Recours collectif ou poursuites individuelles? Tribunaux québécois ou américains? Chaque groupe d'avocats tente de défendre son approche, pour obtenir justice au nom des victimes de la tragédie de Lac-Mégantic.

Les tenants du recours collectif soutiennent que c'est au Québec que cette cause doit être plaidée. Puisque l'accident s'est produit ici et que les victimes sont québécoises, les requêtes déposées aux États-Unis sont vouées à l'échec, selon Me Jeff Orenstein, qui pilote le recours. «De plus, un juge québécois sera plus sensible à la cause qu'un jury américain», avance-t-il.

Cette façon de procéder est également la moins coûteuse pour les plaignants, ajoute-t-il.

L'inconvénient du recours collectif, selon le professeur Daniel Gardner, spécialiste en responsabilité civile de l'Université Laval, c'est que les victimes n'ont aucun contrôle sur le processus. «Par exemple, les avocats pourraient décider de régler hors cours, ou de favoriser les enfants des disparus», note-t-il.

Deux groupes d'avocats sont plutôt partisans des poursuites devant la justice américaine. «Les familles des victimes ont de meilleures chances d'obtenir des montants importants aux États-Unis, explique Me Hans Mercier. On demande aussi un procès devant jury, parce que des gens ordinaires risquent d'être plus sensibles à la souffrance des victimes.»
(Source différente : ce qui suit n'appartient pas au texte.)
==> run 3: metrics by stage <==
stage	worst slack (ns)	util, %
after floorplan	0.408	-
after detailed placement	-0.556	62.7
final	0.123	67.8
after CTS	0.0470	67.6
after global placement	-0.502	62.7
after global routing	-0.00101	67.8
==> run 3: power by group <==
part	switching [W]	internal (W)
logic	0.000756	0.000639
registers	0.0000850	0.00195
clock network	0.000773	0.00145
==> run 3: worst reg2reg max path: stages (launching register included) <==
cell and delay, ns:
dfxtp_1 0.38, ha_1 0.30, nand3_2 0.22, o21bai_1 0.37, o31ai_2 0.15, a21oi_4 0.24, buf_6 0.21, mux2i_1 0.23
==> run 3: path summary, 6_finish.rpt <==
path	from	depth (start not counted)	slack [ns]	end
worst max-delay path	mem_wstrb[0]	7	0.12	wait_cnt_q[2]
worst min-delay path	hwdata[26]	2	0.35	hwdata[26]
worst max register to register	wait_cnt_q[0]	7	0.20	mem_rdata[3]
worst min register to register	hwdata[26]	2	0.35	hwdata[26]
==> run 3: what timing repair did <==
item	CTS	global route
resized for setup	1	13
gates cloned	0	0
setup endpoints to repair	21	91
<file path="config.mk">
export PLATFORM = sky130hd
export DESIGN_NAME = multicycle_controller
export DESIGN_NICKNAME = d
export VERILOG_FILES = /design/src/rtl/multicycle_controller.sv
export SDC_FILE = /design/constraint.sdc
export NUM_CORES = 1
export LEC_CHECK = 0
export ABC_AREA = 1
export ABC_CLOCK_PERIOD_IN_PS = 2440
export BUFFER_PORTS_ARGS = -buffer_cell sky130_fd_sc_hd__buf_2
export CAP_MARGIN = 20
export CELL_PAD_IN_SITES_DETAIL_PLACEMENT = 0
export CELL_PAD_IN_SITES_GLOBAL_PLACEMENT = 1
export CORE_UTILIZATION = 26
export DETAILED_ROUTE_END_ITERATION = 10
export GPL_TIMING_DRIVEN = 0
export PLACE_DENSITY_LB_ADDON = 0.1
export SYNTH_ARGS = -nofsm -noshare
export SYNTH_HDL_FRONTEND = slang
export SYNTH_SLANG_ARGS = --single-unit
</file>
<file path="constraint.sdc">
create_clock -name clk -period 2.44 [get_ports clk]
set_input_delay 0.244 -clock clk [delete_from_list [all_inputs] [get_ports clk]]
set_output_delay 0.244 -clock clk [all_outputs]
set_load 0.02 [all_outputs]
</file>
<file path="src/rtl/multicycle_controller.sv">
// Multicycle control unit for the 8-bit accumulator datapath: sequences fetch,
// decode, memory access, execute and branch steps and drives datapath strobes.
module multicycle_controller (
  input  logic       clk,
  input  logic       rst_n,
  input  logic       start,
  input  logic [2:0] opcode,
  input  logic       zero,
  input  logic       mem_ready,
  output logic       mem_read,
  output logic       mem_write,
  output logic       iord,
  output logic       ir_write,
  output logic       mdr_write,
  output logic       pc_write,
  output logic       acc_write,
  output logic       pc_src,
  output logic       acc_src,
  output logic       alu_src_a,
  output logic [1:0] alu_src_b,
  output logic [1:0] alu_func,
  output logic       busy,
  output logic       instr_done
);

  localparam int unsigned OPC_W  = 3;
  localparam int unsigned FUNC_W = 2;

  localparam logic [OPC_W-1:0] OP_ADD = OPC_W'(0);
  localparam logic [OPC_W-1:0] OP_SUB = OPC_W'(1);
  localparam logic [OPC_W-1:0] OP_AND = OPC_W'(2);
  localparam logic [OPC_W-1:0] OP_NOT = OPC_W'(3);
  localparam logic [OPC_W-1:0] OP_LDA = OPC_W'(4);
  localparam logic [OPC_W-1:0] OP_STA = OPC_W'(5);
  localparam logic [OPC_W-1:0] OP_JMP = OPC_W'(6);
  localparam logic [OPC_W-1:0] OP_JZ  = OPC_W'(7);

  typedef enum logic [2:0] {
    S_IDLE   = 3'd0,
    S_FETCH  = 3'd1,
    S_DECODE = 3'd2,
    S_MEM_RD = 3'd3,
    S_EXEC   = 3'd4,
    S_STORE  = 3'd5,
    S_BRANCH = 3'd6
  } state_t;

  state_t state_q, state_d;

  // State register; reset drops to IDLE immediately so all outputs clear at once.
  always_ff @(posedge clk or negedge rst_n) begin
    if (!rst_n) state_q <= S_IDLE;
    else        state_q <= state_d;
  end

  // Next-state and output decode; memory-dependent strobes are Mealy on mem_ready.
  always_comb begin
    state_d    = state_q;
    mem_read   = 1'b0;
    mem_write  = 1'b0;
    iord       = 1'b0;
    ir_write   = 1'b0;
    mdr_write  = 1'b0;
    pc_write   = 1'b0;
    acc_write  = 1'b0;
    pc_src     = 1'b0;
    acc_src    = 1'b0;
    alu_src_a  = 1'b0;
    alu_src_b  = 2'b00;
    alu_func   = FUNC_W'(0);
    instr_done = 1'b0;
    busy       = (state_q != S_IDLE);

    case (state_q)
      S_IDLE: begin
        if (start) state_d = S_FETCH;
      end
      S_FETCH: begin
        mem_read = 1'b1;
        if (mem_ready) begin
          // Load IR and advance PC via ALU (PC + 1) in the same edge.
          ir_write  = 1'b1;
          pc_write  = 1'b1;
          alu_src_b = 2'b01;
          state_d   = S_DECODE;
        end
      end
      S_DECODE: begin
        case (opcode)
          OP_ADD, OP_SUB, OP_AND, OP_LDA: state_d = S_MEM_RD;
          OP_NOT:                         state_d = S_EXEC;
          OP_STA:                         state_d = S_STORE;
          default:                        state_d = S_BRANCH;
        endcase
      end
      S_MEM_RD: begin
        mem_read = 1'b1;
        iord     = 1'b1;
        if (mem_ready) begin
          mdr_write = 1'b1;
          state_d   = S_EXEC;
        end
      end
      S_EXEC: begin
        acc_write  = 1'b1;
        instr_done = 1'b1;
        state_d    = S_FETCH;
        if (opcode == OP_LDA) begin
          acc_src = 1'b1;
        end else begin
          alu_src_a = 1'b1;
          alu_func  = opcode[FUNC_W-1:0];
        end
      end
      S_STORE: begin
        mem_write = 1'b1;
        iord      = 1'b1;
        if (mem_ready) begin
          instr_done = 1'b1;
          state_d    = S_FETCH;
        end
      end
      S_BRANCH: begin
        pc_src     = 1'b1;
        instr_done = 1'b1;
        pc_write   = (opcode == OP_JMP) || ((opcode == OP_JZ) && zero);
        state_d    = S_FETCH;
      end
      default: begin
        state_d = S_IDLE;
      end
    endcase
  end

endmodule

</file>
[config.mk]
export PLATFORM = sky130hd
export DESIGN_NAME = tone_gen
export DESIGN_NICKNAME = d
export VERILOG_FILES = /design/src/rtl/tone_gen_pkg.sv /design/src/rtl/tick_gen.sv /design/src/rtl/tone_gen.sv
export SDC_FILE = /design/constraint.sdc
export NUM_CORES = 1
export LEC_CHECK = 0
export ABC_AREA = 0
export CAP_MARGIN = 5
export CORE_ASPECT_RATIO = 0.7
export CORE_MARGIN = 2
export CORE_UTILIZATION = 62
export CTS_CLUSTER_DIAMETER = 150
export CTS_CLUSTER_SIZE = 14
export DETAILED_ROUTE_END_ITERATION = 7
export PLACE_DENSITY = 0.85
export SYNTH_ARGS = -nofsm -noshare
export SYNTH_HDL_FRONTEND = slang
export SYNTH_HIERARCHICAL = 1
export SYNTH_SLANG_ARGS = --single-unit
[constraint.sdc]
create_clock -name clk -period 8.3 [get_ports clk]
set_clock_uncertainty 0.2 [all_clocks]
set_input_delay 1.245 -clock clk [delete_from_list [all_inputs] [get_ports clk]]
set_output_delay 1.245 -clock clk [all_outputs]
set_load 0.005 [all_outputs]
[src/rtl/tone_gen_pkg.sv]
// tone_gen_pkg: widths, defaults and state encoding shared by the tone generator
// and the key decoder that drives it.
package tone_gen_pkg;

    localparam int NOTE_W      = 16;
    localparam int TICK_HZ_DEF = 1_000_000;

    typedef enum logic {
        IDLE = 1'b0,
        PLAY = 1'b1
    } state_t;

endpackage

[src/rtl/tick_gen.sv]
// tick_gen: prescaler giving a one-cycle tick every DIV clocks; clr holds it at phase 0.
module tick_gen #(
    parameter int DIV = 50
) (
    input  logic clk,
    input  logic rst_n,
    input  logic clr,
    output logic tick
);

    localparam int W = DIV > 1 ? $clog2(DIV) : 1;

    logic [W-1:0] pcnt;

    // with DIV==1 pcnt stays 0 and tick is permanently high
    assign tick = pcnt == W'(DIV - 1);

    always_ff @(posedge clk or negedge rst_n) begin
        if (!rst_n)
            pcnt <= '0;
        else
            pcnt <= (clr || tick) ? '0 : pcnt + W'(1);
    end

endmodule

[src/rtl/tone_gen.sv]
// tone_gen: square-wave buzzer driver; toggles beep every m ticks, with pitch
// changes and stops applied only at half-period boundaries.
module tone_gen
    import tone_gen_pkg::*;
#(
    parameter int CLK_HZ  = 50_000_000,
    parameter int TICK_HZ = TICK_HZ_DEF
) (
    input  logic              clk,
    input  logic              rst_n,
    input  logic              en,
    input  logic [NOTE_W-1:0] m,
    output logic              beep,
    output logic              active
);

    localparam int DIV = CLK_HZ / TICK_HZ;

    state_t            state, state_nx;
    logic [NOTE_W-1:0] hcnt, hcnt_nx, m_q, m_q_nx;
    logic              beep_nx, tick, go, bnd;

    tick_gen #(.DIV(DIV)) u_tick (
        .clk  (clk),
        .rst_n(rst_n),
        .clr  (state == IDLE),
        .tick (tick)
    );

    assign go  = en && (m != '0);
    // m_q is never 0 in PLAY, so m_q-1 cannot underflow there
    assign bnd = (state == PLAY) && tick && (hcnt == m_q - NOTE_W'(1));

    always_ff @(posedge clk or negedge rst_n) begin
        if (!rst_n) begin
            state  <= IDLE;
            hcnt   <= '0;
            m_q    <= '0;
            beep   <= 1'b0;
            active <= 1'b0;
        end else begin
            state  <= state_nx;
            hcnt   <= hcnt_nx;
            m_q    <= m_q_nx;
            beep   <= beep_nx;
            active <= state_nx == PLAY;
        end
    end

    always_comb begin
        state_nx = state;
        if (state == IDLE)
            state_nx = go ? PLAY : IDLE;
        else if (bnd && !go)
            state_nx = IDLE;
    end

    always_comb begin
        hcnt_nx = (state == IDLE || bnd) ? '0 : (tick ? hcnt + NOTE_W'(1) : hcnt);
        m_q_nx  = ((state == IDLE || bnd) && go) ? m : m_q;
        beep_nx = (state == IDLE) ? go : (bnd ? (go && !beep) : beep);
    end

endmodule

==> results of run 1 <==
==> power by group <==
part           switching, mW  total, mW  internal, mW
combinational         0.0195     0.0431        0.0236
sequential           0.00789      0.207         0.199
clock                 0.0698      0.137        0.0672
total                 0.0972      0.387         0.289
==> routing by layer <==
layer	vias up	wire, um	GRT usage [%]
met1	799	2396	36.53
met3	8	235	5.357
met4	0	56	7.519
met5	-	0	0
met2	49	1773	32.02
li1	864	-	-
==> registers in the layout (all words and copies together) (netlist names) <==
register,count
m_q,16
u_tick/pcnt,6
state,1
beep,1
hcnt,16
==> final cells by class <==
type                       instances  area (um2)  area share, %
clock buffer                       6       82.58          3.068
clock inverter                     2       15.01         0.5579
inverter                           6       22.52         0.8368
multi-input combinational        180        1313          48.77
sequential                        40        1001          37.19
tap                               50       62.56          2.325
timing repair buffer              20       195.2          7.252
==> per-stage QoR <==
| step | total power, mW | area, um2 |
|---|---|---|
| 2_1_floorplan | 0.2347 | 2389 |
| 6_report | 0.3867 | 2691 |
| 3_5_place_dp | 0.2533 | 2594 |
| 5_1_grt | 0.4031 | 2691 |
| 4_1_cts | 0.3897 | 2691 |
| 3_3_place_gp | 0.2522 | 2594 |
Me Mercier et ses collaborateurs américains ont ouvert un bureau à Lac-Mégantic pour offrir leurs services aux sinistrés. «On ne peut pas solliciter les victimes, pour des raisons déontologiques, mais on fait de la publicité pour expliquer comment on peut les aider», dit-il.

Compétition entre avocats

Me Gloriane Blais, de Lac-Mégantic, offre aussi le support d'avocats américains à ceux qui veulent entreprendre des recours au sud de la frontière. «Il y a une certaine concurrence avec l'autre groupe d'avocats, mais les gens vont choisir en fonction de leurs critères, de l'approche qu'ils recherchent», dit-elle, soulignant qu'elle est bien connue dans la communauté, où elle a son bureau depuis 10 ans.

Il est fréquent que des bureaux d'avocats décident de joindre leurs forces, pour partager les coûts des expertises et s'entendre sur une stratégie commune. «Peut-être que c'est ce qu'on fera dans ce cas-ci», mentionne Me Mitchell Toups, collaborateur texan de Me Blais.

Hans Mercier ne semble toutefois pas du même avis. «L'autre groupe d'avocats semble faire cavalier seul, leur approche est plutôt compétitive», note-t-il.

Mais la grande question, en fin de compte, c'est de savoir si toutes ces démarches peuvent donner des résultats pour les victimes. «Comme MMA n'a pas assez d'argent, nous voulons poursuivre toutes les entreprises concernées, mais nous ne savons pas quel est leur degré de responsabilité», souligne Me Toups.

Selon Daniel Gardner, peu importe l'approche, les victimes risquent de ne rien toucher du tout. «Selon moi, il faudrait plutôt faire pression sur le gouvernement fédéral pour qu'il les indemnise, dit-il. Et ensuite, s'il pense qu'il peut se faire rembourser par les entreprises, qu'il s'occupe lui-même de les poursuivre.»